**Requirement**
From the entries that follow, reproduce exactly and only the lines from the line with "3250 | 30800 |" to the line with "2_1_floorplan: 0.0269 / 4619 / 3.68", endpoints included.

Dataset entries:

== Segment start ==

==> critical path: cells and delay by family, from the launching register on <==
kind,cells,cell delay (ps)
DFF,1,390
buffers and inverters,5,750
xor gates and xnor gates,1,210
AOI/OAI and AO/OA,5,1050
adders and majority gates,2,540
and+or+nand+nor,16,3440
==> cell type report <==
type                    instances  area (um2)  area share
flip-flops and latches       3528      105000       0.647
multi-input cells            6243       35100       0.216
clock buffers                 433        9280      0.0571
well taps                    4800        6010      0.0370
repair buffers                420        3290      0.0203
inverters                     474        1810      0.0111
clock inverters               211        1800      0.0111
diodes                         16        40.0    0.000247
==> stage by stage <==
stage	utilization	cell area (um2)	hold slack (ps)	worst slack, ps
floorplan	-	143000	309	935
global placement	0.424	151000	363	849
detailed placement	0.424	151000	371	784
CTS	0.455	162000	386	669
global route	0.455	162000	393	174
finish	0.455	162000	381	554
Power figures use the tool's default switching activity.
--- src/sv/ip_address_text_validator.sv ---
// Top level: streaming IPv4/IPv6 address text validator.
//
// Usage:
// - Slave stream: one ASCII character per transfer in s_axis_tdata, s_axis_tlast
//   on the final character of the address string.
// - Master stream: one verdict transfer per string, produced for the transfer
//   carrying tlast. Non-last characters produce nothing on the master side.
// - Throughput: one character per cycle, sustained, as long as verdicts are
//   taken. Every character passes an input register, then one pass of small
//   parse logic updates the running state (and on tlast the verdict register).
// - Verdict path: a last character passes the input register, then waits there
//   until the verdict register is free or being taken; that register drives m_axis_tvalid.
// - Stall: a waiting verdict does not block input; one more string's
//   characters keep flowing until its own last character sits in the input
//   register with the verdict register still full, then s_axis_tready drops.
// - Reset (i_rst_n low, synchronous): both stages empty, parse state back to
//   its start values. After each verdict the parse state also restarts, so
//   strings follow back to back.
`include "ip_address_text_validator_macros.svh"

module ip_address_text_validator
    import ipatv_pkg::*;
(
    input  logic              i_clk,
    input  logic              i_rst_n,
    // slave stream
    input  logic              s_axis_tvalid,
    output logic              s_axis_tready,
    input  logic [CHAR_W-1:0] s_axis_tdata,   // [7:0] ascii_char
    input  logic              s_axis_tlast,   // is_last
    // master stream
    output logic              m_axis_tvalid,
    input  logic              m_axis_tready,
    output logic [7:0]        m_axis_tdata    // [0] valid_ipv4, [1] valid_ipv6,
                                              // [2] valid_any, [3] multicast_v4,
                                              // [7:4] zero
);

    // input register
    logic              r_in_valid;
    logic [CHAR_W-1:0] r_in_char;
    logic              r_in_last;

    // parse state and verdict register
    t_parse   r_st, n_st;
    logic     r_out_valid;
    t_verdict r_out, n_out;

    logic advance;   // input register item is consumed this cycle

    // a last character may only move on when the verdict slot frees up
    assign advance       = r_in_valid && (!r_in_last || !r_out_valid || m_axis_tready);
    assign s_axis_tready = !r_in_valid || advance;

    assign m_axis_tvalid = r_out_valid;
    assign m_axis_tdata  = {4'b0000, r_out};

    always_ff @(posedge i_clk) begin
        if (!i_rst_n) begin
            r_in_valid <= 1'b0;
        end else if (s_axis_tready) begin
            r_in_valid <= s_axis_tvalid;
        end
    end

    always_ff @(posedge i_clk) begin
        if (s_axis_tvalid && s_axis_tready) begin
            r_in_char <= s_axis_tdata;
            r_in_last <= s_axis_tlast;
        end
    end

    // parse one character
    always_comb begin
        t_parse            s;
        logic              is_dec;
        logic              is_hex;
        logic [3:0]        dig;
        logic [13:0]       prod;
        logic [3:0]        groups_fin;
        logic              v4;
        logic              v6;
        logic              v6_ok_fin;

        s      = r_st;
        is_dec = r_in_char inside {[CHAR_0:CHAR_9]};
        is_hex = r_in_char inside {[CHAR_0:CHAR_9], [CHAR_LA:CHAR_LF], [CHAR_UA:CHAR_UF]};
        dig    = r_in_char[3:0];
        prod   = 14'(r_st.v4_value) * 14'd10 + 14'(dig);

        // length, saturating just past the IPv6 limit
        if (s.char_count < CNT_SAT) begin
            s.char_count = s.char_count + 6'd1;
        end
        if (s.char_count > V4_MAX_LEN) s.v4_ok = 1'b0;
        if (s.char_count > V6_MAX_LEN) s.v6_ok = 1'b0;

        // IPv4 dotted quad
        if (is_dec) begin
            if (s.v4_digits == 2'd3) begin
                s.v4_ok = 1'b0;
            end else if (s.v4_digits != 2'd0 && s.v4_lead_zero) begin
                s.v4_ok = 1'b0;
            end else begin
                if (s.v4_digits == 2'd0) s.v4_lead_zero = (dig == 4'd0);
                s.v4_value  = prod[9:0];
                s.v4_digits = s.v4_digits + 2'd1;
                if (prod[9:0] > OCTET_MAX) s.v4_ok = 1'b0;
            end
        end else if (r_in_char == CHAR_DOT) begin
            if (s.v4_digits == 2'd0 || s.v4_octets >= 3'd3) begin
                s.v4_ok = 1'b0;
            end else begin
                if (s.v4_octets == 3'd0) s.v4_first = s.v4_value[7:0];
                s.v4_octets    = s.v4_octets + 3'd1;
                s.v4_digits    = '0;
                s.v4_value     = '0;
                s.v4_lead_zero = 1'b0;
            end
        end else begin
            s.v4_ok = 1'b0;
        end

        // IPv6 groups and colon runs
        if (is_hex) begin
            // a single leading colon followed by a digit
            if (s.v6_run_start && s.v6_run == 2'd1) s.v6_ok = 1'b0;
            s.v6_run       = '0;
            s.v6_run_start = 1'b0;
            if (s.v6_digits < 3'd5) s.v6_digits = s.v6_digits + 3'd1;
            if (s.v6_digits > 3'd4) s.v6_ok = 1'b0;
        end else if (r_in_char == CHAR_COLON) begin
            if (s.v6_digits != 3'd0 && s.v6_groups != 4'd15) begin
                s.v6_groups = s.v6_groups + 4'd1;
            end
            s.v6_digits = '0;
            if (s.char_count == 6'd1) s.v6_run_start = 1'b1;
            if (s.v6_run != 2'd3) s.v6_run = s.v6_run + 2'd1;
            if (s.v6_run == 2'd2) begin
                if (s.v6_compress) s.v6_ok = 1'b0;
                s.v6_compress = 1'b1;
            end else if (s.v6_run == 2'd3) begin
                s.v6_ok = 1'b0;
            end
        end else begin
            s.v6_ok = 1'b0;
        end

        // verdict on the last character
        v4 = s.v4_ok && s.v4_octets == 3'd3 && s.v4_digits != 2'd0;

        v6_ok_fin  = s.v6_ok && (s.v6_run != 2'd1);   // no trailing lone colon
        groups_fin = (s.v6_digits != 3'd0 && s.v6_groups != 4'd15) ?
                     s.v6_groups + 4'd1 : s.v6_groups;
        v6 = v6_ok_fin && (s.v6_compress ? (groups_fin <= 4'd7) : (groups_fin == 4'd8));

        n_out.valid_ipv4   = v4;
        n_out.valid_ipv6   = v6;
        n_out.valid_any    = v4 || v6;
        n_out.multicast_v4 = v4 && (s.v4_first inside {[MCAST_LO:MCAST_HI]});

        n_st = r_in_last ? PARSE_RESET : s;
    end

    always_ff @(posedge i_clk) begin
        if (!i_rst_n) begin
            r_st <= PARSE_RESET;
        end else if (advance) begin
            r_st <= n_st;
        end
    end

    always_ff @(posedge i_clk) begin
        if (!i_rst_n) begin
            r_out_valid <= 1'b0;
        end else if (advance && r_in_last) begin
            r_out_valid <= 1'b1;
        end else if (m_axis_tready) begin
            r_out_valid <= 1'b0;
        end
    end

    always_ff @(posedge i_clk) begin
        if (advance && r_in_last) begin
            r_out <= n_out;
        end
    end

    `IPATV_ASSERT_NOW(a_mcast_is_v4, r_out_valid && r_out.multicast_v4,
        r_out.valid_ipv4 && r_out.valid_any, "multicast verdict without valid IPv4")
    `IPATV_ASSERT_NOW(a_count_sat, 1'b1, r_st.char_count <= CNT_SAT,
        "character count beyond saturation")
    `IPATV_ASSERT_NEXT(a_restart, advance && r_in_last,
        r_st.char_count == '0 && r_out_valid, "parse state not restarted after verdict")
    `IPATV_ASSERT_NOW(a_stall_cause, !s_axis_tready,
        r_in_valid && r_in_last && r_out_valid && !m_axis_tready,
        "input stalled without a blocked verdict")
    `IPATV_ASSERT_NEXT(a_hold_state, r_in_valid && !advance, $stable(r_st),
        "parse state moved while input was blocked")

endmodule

== Segment end ==
== Segment start ==

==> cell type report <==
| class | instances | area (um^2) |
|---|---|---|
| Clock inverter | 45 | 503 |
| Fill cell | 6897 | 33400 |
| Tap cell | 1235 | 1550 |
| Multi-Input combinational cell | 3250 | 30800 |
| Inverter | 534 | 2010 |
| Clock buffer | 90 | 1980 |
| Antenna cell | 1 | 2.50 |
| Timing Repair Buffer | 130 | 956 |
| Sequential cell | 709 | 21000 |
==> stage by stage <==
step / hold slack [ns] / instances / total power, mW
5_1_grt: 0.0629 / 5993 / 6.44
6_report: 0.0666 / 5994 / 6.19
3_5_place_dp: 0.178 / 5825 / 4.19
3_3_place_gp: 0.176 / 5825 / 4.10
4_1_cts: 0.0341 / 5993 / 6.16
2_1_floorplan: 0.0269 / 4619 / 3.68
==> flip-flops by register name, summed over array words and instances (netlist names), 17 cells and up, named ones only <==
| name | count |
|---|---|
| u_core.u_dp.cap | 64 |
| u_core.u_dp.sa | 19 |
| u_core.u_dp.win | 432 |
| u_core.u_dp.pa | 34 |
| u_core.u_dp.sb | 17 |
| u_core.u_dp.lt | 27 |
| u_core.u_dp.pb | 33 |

== Segment end ==

**Result for this task**
| Multi-Input combinational cell | 3250 | 30800 |
| Inverter | 534 | 2010 |
| Clock buffer | 90 | 1980 |
| Antenna cell | 1 | 2.50 |
| Timing Repair Buffer | 130 | 956 |
| Sequential cell | 709 | 21000 |
==> stage by stage <==
step / hold slack [ns] / instances / total power, mW
5_1_grt: 0.0629 / 5993 / 6.44
6_report: 0.0666 / 5994 / 6.19
3_5_place_dp: 0.178 / 5825 / 4.19
3_3_place_gp: 0.176 / 5825 / 4.10
4_1_cts: 0.0341 / 5993 / 6.16
2_1_floorplan: 0.0269 / 4619 / 3.68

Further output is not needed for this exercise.